*** Block opens ***
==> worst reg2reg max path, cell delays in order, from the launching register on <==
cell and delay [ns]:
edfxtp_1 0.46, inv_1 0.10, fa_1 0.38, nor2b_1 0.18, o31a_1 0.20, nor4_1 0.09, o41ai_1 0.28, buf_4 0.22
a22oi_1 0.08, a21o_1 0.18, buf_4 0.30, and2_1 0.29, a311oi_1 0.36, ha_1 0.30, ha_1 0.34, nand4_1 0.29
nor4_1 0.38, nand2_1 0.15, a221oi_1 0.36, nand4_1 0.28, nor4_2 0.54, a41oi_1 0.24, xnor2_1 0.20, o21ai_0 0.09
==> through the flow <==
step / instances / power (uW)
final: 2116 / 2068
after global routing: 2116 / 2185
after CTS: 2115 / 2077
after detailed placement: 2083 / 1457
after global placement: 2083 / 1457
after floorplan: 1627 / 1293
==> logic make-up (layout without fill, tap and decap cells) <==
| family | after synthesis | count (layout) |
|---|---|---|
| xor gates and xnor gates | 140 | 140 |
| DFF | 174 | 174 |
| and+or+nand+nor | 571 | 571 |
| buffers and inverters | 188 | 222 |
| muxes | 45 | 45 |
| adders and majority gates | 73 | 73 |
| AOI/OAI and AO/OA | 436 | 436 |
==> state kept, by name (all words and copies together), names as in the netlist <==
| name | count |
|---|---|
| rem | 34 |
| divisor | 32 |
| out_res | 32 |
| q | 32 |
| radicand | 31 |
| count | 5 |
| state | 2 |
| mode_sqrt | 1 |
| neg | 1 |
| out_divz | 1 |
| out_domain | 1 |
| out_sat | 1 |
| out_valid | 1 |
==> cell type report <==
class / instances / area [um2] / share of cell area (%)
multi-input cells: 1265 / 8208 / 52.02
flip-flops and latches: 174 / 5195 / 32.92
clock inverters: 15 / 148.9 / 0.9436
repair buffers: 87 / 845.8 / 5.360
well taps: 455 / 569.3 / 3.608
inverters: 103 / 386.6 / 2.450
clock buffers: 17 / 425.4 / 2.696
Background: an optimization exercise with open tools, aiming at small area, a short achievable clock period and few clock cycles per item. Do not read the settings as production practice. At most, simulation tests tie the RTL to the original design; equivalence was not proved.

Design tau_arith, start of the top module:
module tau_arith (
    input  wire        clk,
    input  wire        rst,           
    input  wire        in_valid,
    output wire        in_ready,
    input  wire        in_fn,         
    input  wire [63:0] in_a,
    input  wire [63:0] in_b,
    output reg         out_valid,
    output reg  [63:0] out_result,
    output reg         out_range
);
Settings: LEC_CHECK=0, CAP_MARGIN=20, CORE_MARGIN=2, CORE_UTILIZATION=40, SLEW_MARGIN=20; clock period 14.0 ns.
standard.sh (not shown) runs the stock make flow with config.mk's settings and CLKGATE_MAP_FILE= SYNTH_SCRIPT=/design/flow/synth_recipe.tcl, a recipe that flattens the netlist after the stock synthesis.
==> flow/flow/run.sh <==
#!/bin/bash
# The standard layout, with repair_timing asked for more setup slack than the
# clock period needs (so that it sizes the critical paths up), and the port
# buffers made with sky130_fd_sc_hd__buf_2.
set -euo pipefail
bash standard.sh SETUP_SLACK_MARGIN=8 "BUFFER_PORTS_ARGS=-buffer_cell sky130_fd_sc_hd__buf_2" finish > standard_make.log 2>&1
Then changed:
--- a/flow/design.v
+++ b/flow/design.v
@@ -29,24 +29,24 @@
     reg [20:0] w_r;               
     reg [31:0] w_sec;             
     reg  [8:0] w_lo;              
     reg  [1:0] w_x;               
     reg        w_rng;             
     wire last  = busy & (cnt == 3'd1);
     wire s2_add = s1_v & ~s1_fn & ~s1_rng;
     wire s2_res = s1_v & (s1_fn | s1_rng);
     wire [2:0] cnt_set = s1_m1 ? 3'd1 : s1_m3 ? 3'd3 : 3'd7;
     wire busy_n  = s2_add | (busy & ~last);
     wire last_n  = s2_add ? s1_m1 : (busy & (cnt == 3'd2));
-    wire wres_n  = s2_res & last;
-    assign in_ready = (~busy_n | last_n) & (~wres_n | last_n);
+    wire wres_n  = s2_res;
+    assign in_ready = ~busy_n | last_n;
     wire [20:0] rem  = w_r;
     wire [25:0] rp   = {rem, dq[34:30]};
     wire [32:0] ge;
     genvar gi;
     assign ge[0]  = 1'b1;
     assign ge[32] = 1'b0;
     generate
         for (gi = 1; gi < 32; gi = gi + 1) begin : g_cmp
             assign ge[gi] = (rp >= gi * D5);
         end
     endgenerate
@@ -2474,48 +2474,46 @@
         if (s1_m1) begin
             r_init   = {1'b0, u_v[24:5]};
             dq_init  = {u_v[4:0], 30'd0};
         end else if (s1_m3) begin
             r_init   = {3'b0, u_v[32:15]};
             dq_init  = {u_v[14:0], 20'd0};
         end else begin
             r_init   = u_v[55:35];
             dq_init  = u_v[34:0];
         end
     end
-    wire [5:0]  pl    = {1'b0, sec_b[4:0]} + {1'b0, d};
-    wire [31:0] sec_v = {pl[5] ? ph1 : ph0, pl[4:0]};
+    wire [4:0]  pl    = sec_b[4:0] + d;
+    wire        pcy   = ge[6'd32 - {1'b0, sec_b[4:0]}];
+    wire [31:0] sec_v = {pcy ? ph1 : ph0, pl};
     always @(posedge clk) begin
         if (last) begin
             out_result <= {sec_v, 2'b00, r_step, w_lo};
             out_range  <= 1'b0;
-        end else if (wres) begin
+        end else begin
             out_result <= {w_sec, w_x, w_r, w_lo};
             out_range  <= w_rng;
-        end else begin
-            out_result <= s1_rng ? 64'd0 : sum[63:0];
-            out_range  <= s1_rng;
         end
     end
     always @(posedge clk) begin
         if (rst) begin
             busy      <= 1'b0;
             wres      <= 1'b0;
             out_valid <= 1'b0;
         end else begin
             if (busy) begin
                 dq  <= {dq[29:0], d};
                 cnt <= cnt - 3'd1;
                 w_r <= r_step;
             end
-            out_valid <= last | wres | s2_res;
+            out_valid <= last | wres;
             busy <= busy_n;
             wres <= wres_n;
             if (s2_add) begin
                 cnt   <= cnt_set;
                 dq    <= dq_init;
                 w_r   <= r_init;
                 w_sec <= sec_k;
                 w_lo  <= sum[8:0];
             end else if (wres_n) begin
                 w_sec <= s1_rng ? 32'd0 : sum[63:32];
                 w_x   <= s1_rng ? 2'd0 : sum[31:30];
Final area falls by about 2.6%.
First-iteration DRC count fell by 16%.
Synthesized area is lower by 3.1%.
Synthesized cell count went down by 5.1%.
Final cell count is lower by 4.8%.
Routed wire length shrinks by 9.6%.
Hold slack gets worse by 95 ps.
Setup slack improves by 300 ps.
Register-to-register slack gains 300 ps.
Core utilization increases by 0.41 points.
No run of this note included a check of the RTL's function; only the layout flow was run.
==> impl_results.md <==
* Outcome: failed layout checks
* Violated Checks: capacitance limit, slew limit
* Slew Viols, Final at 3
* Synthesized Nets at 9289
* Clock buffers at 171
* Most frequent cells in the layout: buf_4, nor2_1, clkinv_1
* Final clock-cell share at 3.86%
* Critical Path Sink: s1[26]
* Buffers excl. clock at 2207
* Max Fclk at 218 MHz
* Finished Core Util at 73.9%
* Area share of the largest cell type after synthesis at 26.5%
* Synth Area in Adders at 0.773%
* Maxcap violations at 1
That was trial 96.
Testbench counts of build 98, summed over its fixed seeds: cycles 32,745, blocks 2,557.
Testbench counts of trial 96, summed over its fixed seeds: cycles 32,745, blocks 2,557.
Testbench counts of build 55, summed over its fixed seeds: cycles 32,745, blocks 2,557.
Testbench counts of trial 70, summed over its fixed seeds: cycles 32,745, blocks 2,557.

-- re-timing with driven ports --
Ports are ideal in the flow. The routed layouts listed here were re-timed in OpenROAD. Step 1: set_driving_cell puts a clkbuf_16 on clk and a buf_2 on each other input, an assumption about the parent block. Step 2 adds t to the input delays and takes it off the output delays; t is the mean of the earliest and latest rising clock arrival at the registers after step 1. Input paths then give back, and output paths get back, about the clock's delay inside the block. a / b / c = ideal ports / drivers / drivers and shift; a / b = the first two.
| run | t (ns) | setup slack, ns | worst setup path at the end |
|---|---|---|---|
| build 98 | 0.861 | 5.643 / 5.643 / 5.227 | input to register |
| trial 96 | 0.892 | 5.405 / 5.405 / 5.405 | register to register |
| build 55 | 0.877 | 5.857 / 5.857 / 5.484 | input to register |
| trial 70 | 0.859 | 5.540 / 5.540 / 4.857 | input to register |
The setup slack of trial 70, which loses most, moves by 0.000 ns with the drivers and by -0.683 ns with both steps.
*** Block closes ***
Look for the word "share". Copy out every line of the data that has it.

§ **Exercise result**:
class / instances / area [um2] / share of cell area (%)
* Final clock-cell share at 3.86%
* Area share of the largest cell type after synthesis at 26.5%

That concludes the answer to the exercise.